[Opening ENTRIES SUPPLIED section]

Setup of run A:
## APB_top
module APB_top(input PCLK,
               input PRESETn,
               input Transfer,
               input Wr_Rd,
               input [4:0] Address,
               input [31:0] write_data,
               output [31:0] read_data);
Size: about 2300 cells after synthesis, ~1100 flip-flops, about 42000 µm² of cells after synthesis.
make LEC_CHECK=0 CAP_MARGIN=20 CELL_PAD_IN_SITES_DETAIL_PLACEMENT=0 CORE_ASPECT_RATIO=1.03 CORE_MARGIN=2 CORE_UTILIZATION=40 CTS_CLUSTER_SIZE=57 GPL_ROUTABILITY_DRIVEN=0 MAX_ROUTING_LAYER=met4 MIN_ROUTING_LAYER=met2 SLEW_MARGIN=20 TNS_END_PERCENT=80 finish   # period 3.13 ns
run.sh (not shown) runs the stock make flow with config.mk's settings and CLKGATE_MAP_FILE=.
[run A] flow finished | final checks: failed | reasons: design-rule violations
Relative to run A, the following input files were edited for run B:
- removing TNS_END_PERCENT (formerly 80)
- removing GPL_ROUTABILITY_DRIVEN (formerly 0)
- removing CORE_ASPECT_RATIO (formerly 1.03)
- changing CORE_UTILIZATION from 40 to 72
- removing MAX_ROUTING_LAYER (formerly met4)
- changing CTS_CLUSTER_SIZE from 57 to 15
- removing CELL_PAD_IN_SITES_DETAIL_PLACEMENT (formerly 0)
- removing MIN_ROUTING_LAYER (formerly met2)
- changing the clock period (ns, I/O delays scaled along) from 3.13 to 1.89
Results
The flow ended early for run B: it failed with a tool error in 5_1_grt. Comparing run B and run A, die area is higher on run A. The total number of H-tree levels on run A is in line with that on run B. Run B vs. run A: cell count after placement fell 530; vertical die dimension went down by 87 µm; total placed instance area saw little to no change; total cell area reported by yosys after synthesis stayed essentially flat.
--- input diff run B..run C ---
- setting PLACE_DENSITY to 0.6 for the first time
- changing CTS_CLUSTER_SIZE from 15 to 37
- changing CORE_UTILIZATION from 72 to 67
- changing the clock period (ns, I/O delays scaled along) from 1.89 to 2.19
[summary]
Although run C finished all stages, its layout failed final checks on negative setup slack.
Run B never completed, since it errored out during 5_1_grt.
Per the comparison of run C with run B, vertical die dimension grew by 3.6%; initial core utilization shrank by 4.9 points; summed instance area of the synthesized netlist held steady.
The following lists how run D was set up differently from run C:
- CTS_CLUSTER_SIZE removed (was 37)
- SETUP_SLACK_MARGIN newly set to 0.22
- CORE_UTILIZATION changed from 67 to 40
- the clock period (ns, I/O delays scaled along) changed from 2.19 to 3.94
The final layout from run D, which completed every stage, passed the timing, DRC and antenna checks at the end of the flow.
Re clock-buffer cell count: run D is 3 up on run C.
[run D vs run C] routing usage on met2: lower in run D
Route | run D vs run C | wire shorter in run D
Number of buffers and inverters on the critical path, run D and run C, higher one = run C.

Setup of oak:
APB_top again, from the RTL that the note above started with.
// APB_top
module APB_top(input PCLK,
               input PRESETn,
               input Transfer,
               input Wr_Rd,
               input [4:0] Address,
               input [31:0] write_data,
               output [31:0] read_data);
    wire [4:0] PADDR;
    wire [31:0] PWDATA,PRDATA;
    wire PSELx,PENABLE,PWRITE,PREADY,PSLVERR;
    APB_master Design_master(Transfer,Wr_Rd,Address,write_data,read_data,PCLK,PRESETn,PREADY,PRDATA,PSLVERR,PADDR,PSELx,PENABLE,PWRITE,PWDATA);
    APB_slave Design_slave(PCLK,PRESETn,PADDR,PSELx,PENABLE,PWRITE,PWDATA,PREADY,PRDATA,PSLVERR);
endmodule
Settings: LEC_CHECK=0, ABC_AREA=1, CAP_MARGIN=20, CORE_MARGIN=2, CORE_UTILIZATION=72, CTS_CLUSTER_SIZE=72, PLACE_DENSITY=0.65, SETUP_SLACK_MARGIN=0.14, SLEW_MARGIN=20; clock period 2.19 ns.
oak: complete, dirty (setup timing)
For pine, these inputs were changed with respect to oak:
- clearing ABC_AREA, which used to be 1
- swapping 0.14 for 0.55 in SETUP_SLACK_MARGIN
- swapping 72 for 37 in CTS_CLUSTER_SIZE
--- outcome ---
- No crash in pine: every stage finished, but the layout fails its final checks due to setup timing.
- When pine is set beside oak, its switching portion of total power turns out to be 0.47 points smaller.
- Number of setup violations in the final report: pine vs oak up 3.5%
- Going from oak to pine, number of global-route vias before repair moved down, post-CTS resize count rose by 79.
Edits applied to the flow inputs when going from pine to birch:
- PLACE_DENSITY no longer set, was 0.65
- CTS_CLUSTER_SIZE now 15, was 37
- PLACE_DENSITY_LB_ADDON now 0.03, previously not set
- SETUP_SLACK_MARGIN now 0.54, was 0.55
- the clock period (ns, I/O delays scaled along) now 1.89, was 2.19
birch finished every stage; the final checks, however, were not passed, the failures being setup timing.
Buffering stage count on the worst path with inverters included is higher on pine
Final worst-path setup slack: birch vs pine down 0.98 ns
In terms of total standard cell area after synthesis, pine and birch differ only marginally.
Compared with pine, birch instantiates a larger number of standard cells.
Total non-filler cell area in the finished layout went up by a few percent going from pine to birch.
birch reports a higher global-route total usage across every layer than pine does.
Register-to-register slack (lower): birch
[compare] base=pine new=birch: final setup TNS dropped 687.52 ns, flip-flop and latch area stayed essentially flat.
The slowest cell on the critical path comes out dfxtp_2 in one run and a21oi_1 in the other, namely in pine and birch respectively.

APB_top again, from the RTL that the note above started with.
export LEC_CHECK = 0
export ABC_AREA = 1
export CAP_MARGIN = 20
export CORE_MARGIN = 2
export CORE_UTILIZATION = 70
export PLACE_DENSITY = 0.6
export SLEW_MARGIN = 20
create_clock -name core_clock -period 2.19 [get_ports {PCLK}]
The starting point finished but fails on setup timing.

[Closing ENTRIES SUPPLIED section]
[Opening ENTRIES SUPPLIED section]

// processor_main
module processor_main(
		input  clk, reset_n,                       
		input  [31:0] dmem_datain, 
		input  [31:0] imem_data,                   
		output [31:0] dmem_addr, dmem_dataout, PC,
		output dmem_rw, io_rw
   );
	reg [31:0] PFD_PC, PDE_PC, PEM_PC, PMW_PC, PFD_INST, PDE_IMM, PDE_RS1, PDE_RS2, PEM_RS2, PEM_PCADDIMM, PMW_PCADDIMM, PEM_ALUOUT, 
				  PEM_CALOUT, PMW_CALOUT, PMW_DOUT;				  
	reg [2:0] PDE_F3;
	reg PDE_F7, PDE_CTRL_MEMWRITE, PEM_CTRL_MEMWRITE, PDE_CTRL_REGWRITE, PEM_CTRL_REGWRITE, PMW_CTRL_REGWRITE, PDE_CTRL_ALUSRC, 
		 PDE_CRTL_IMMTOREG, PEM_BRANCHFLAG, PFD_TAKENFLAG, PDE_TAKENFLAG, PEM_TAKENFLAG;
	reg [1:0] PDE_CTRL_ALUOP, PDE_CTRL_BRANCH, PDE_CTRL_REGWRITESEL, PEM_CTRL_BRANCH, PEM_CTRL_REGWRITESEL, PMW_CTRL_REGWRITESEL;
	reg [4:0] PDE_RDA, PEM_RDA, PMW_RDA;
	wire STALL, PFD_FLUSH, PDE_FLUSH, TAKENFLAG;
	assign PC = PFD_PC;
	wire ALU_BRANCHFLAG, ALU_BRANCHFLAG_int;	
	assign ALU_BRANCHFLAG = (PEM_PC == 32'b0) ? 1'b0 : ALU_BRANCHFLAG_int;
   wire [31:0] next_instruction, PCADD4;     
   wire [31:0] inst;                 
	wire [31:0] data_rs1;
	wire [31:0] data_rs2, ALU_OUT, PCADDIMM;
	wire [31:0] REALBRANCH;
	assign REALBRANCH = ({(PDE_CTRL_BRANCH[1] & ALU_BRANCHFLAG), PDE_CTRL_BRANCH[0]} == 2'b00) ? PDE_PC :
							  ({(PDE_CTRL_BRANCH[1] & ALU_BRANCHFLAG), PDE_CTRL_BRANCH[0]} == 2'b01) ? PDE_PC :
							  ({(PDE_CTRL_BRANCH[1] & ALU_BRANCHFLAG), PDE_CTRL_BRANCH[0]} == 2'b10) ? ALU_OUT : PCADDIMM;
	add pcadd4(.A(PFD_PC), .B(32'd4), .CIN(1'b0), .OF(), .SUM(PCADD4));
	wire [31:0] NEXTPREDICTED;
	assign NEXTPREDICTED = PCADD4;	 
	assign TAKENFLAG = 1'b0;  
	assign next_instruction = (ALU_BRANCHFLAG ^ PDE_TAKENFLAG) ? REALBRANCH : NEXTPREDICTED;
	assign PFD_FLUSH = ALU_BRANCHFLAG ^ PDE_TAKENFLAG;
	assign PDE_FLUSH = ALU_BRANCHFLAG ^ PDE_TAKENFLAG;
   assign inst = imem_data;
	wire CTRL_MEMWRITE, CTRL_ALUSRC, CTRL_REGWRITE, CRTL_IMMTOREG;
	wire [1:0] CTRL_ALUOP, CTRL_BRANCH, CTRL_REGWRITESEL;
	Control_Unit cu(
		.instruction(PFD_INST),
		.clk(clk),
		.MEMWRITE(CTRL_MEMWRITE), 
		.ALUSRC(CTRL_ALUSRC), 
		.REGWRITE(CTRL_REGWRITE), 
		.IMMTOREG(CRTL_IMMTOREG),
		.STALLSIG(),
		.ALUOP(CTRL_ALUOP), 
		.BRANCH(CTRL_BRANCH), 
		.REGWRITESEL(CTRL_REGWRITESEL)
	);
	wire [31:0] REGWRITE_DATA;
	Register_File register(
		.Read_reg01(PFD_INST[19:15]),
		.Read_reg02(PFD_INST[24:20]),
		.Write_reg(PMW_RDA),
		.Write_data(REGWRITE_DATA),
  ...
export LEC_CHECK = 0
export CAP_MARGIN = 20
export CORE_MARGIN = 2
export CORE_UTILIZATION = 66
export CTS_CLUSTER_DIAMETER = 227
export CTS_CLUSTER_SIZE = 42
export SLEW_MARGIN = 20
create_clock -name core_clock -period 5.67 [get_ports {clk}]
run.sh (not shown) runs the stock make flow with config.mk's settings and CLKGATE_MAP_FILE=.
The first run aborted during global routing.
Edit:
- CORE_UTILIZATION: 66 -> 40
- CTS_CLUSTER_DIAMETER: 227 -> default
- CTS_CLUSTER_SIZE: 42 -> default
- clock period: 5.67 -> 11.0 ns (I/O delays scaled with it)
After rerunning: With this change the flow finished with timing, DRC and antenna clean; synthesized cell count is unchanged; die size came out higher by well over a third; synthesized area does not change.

[Closing ENTRIES SUPPLIED section]

From the records above, extract exactly and only the lines that begin at the line with "export CTS_CLUSTER_DIAMETER = 227" and stop after the line with "- clock period: 5.67".

ANSWER BELOW ::
export CTS_CLUSTER_DIAMETER = 227
export CTS_CLUSTER_SIZE = 42
export SLEW_MARGIN = 20
create_clock -name core_clock -period 5.67 [get_ports {clk}]
run.sh (not shown) runs the stock make flow with config.mk's settings and CLKGATE_MAP_FILE=.
The first run aborted during global routing.
Edit:
- CORE_UTILIZATION: 66 -> 40
- CTS_CLUSTER_DIAMETER: 227 -> default
- CTS_CLUSTER_SIZE: 42 -> default
- clock period: 5.67 -> 11.0 ns (I/O delays scaled with it)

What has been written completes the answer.